Start of DATA PROVIDED

$ cat config.mk
export PLATFORM = sky130hd
export DESIGN_NAME = seq_divider
export DESIGN_NICKNAME = d
export VERILOG_FILES = /design/src/rtl/seq_divider_pkg.sv /design/src/rtl/seq_divider_step.sv /design/src/rtl/seq_divider.sv
export SDC_FILE = /design/constraint.sdc
export NUM_CORES = 1
export LEC_CHECK = 0
export ABC_AREA = 1
export BUFFER_PORTS_ARGS = -buffer_cell sky130_fd_sc_hd__buf_2
export CELL_PAD_IN_SITES_DETAIL_PLACEMENT = 1
export CELL_PAD_IN_SITES_GLOBAL_PLACEMENT = 2
export CORE_MARGIN = 2
export CORE_UTILIZATION = 38
export CTS_BUF_LIST = sky130_fd_sc_hd__clkbuf_2 sky130_fd_sc_hd__clkbuf_4 sky130_fd_sc_hd__clkbuf_8
export DETAILED_ROUTE_END_ITERATION = 8
export PLACE_DENSITY_LB_ADDON = 0.3
export SETUP_SLACK_MARGIN = 0.15
export SLEW_MARGIN = 20
export SYNTH_ARGS = -nofsm -noshare
export SYNTH_HDL_FRONTEND = slang
export SYNTH_SLANG_ARGS = --single-unit
$ cat constraint.sdc
create_clock -name clk -period 8.09 [get_ports clk]
set_input_delay 1.2135 -clock clk [delete_from_list [all_inputs] [get_ports clk]]
set_output_delay 1.2135 -clock clk [all_outputs]
set_load 0.02 [all_outputs]
$ cat src/rtl/seq_divider_pkg.sv
// Shared definitions for the iterative divider: FSM states, default width
// and the fixed results returned for divide-by-zero and signed overflow.
package seq_divider_pkg;

  localparam int unsigned DIV_WIDTH     = 32;
  localparam int unsigned DIV_MAX_WIDTH = 64;

  typedef enum logic [1:0] {
    IDLE = 2'd0,
    BUSY = 2'd1,
    DONE = 2'd2
  } div_state_e;

  // Quotient returned for a zero divisor: all ones at the operand width.
  function automatic logic [DIV_MAX_WIDTH-1:0] div0_quo(input int unsigned w);
    return (64'd1 << w) - 64'd1;
  endfunction

  // Quotient returned for most-negative / -1: the most-negative value.
  function automatic logic [DIV_MAX_WIDTH-1:0] ovf_quo(input int unsigned w);
    return 64'd1 << (w - 1);
  endfunction

  // Remainder returned for most-negative / -1.
  localparam logic [DIV_MAX_WIDTH-1:0] OVF_REM = '0;

endpackage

End of DATA PROVIDED

• **REQUIRED WORK**:
From the very first line of the records down to the line with "export DETAILED_ROUTE_END_ITERATION = 8", please write out each line exactly, including both ends and no other lines.

• **ANSWER SPACE**:
$ cat config.mk
export PLATFORM = sky130hd
export DESIGN_NAME = seq_divider
export DESIGN_NICKNAME = d
export VERILOG_FILES = /design/src/rtl/seq_divider_pkg.sv /design/src/rtl/seq_divider_step.sv /design/src/rtl/seq_divider.sv
export SDC_FILE = /design/constraint.sdc
export NUM_CORES = 1
export LEC_CHECK = 0
export ABC_AREA = 1
export BUFFER_PORTS_ARGS = -buffer_cell sky130_fd_sc_hd__buf_2
export CELL_PAD_IN_SITES_DETAIL_PLACEMENT = 1
export CELL_PAD_IN_SITES_GLOBAL_PLACEMENT = 2
export CORE_MARGIN = 2
export CORE_UTILIZATION = 38
export CTS_BUF_LIST = sky130_fd_sc_hd__clkbuf_2 sky130_fd_sc_hd__clkbuf_4 sky130_fd_sc_hd__clkbuf_8
export DETAILED_ROUTE_END_ITERATION = 8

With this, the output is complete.